Policies formulated by those intoxicated by the heady brew of triumphalism, however, have a tendency to slide into what Paul Kennedy, an American historian, has described as “imperial overreach.” While the US has had a relatively easy time in Afghanistan so far, the nagging problem of Usama bin Ladin’s whereabouts remains. He may still be caught or killed, but the problem of Afghanistan is far from over; nothing can be taken for granted. Afghans are not the most reliable people in the world, as the Russians would readily confirm. Given the current uncertainty in Afghanistan, if the Americans should venture into other lands it may not turn out to be as cost-free (in American lives, at any rate) as it has been so far. Just as the Americans have internalized lessons from their successive wars, so surely will others.
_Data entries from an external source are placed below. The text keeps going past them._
### src/rtl/core/gsb_ctrl.sv
// ----------------------------------------------------------------------------
// gsb_ctrl
// Sequencer for one sample: smoothing, means, squares and limits,
// history update, bias latch and result word.
// ----------------------------------------------------------------------------
module gsb_ctrl (
    input  logic            clk,
    input  logic            rst_n,
    input  logic            in_valid,
    output logic            in_ready,
    input  gsb_pkg::stat_t  stat,
    output gsb_pkg::cmd_t   cmd
);
    import gsb_pkg::*;

    localparam logic [3:0] S_IDLE = 4'd0;
    localparam logic [3:0] S_RAW  = 4'd1;
    localparam logic [3:0] S_RDL  = 4'd2;
    localparam logic [3:0] S_SMM  = 4'd3;
    localparam logic [3:0] S_SMA  = 4'd4;
    localparam logic [3:0] S_DVM  = 4'd5;
    localparam logic [3:0] S_DWM  = 4'd6;
    localparam logic [3:0] S_SQM  = 4'd7;
    localparam logic [3:0] S_SQA  = 4'd8;
    localparam logic [3:0] S_CLR  = 4'd9;
    localparam logic [3:0] S_RDO  = 4'd10;
    localparam logic [3:0] S_PUSH = 4'd11;
    localparam logic [3:0] S_BCHK = 4'd12;
    localparam logic [3:0] S_DVB  = 4'd13;
    localparam logic [3:0] S_DWB  = 4'd14;
    localparam logic [3:0] S_OUT  = 4'd15;

    localparam logic [STEP_W-1:0] AXIS_LAST = 3'd2;
    localparam logic [STEP_W-1:0] SQ_LAST   = 3'd7;

    logic [3:0]        state_reg, state_next;
    logic [STEP_W-1:0] idx_reg, idx_next;

    // next state and command
    always_comb
    begin
        state_next = state_reg;
        idx_next   = idx_reg;
        cmd.op     = OP_NONE;
        cmd.idx    = idx_reg;
        in_ready   = 1'b0;
        unique case (state_reg)
            S_IDLE:
            begin
                in_ready = 1'b1;
                idx_next = '0;
                if (in_valid)
                begin
                    cmd.op     = OP_LOAD;
                    state_next = stat.count_zero ? S_RAW : S_RDL;
                end
            end
            S_RAW:
            begin
                cmd.op     = OP_AVG_RAW;
                state_next = S_SQM;
            end
            S_RDL:
            begin
                cmd.op     = OP_RD_LAST;
                state_next = S_SMM;
            end
            S_SMM:
            begin
                cmd.op     = OP_SM_MUL;
                state_next = S_SMA;
            end
            S_SMA:
            begin
                cmd.op = OP_SM_ADD;
                if (idx_reg == AXIS_LAST)
                begin
                    idx_next   = '0;
                    state_next = S_DVM;
                end
                else
                begin
                    idx_next   = idx_reg + 1'b1;
                    state_next = S_SMM;
                end
            end
            S_DVM:
            begin
                cmd.op     = OP_DIV_START;
                state_next = S_DWM;
            end
            S_DWM:
            begin
                if (!stat.div_busy)
                begin
                    cmd.op = OP_MEAN_WR;
                    if (idx_reg == AXIS_LAST)
                    begin
                        idx_next   = '0;
                        state_next = S_SQM;
                    end
                    else
                    begin
                        idx_next   = idx_reg + 1'b1;
                        state_next = S_DVM;
                    end
                end
            end
            S_SQM:
            begin
                cmd.op     = OP_SQ_MUL;
                state_next = S_SQA;
            end
            S_SQA:
            begin
                cmd.op = OP_SQ_ACC;
                if (idx_reg == SQ_LAST)
                begin
                    idx_next   = '0;
                    state_next = S_CLR;
                end
                else
                begin
                    idx_next   = idx_reg + 1'b1;
                    state_next = S_SQM;
                end
            end
            S_CLR:
            begin
                cmd.op     = OP_CLEAR;
                state_next = S_RDO;
            end
            S_RDO:
            begin
                cmd.op     = OP_RD_OLD;
                state_next = S_PUSH;
            end
            S_PUSH:
            begin
                cmd.op     = OP_PUSH;
                state_next = S_BCHK;
            end
            S_BCHK:
            begin
                idx_next   = '0;
                state_next = stat.bias_due ? S_DVB : S_OUT;
            end
            S_DVB:
            begin
                cmd.op     = OP_DIV_START;
                state_next = S_DWB;
            end
            S_DWB:
            begin
                if (!stat.div_busy)
                begin
                    cmd.op = OP_BIAS_WR;
                    if (idx_reg == AXIS_LAST)
                    begin
                        state_next = S_OUT;
                    end
                    else
                    begin
                        idx_next   = idx_reg + 1'b1;
                        state_next = S_DVB;
                    end
                end
            end
            S_OUT:
            begin
                if (stat.out_free)
                begin
                    cmd.op     = OP_OUT;
                    state_next = S_IDLE;
                end
            end
            default:
            begin
                state_next = S_IDLE;
            end
        endcase
    end

    // state registers
    always_ff @(posedge clk or negedge rst_n)
    begin
        if (!rst_n)
        begin
            state_reg <= S_IDLE;
            idx_reg   <= '0;
        end
        else
        begin
            state_reg <= state_next;
            idx_reg   <= idx_next;
        end
    end

endmodule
One final question needs to be addressed: why did the Americans go for the military option when the Taliban’s removal could have been achieved without so much bloodshed? This was proposed by the late Abdul-Haq, who, if he had not been caught and executed by the Taliban, would today be the prime minister of Afghanistan. He had proposed bribing the tribal elders to overthrow the Taliban. There were two problems with this: first, it would not have assuaged America’s lust for revenge for September 11; second, but perhaps more important, a peaceful removal of the Taliban would have deprived the US of the opportunity to terrorise others into submission. Now the US can gloat in its triumphalism until the next disaster strikes, which may happen soon. People and countries have a tendency to find ways of dealing with bullies; the US may well prove to be no exception to this rule.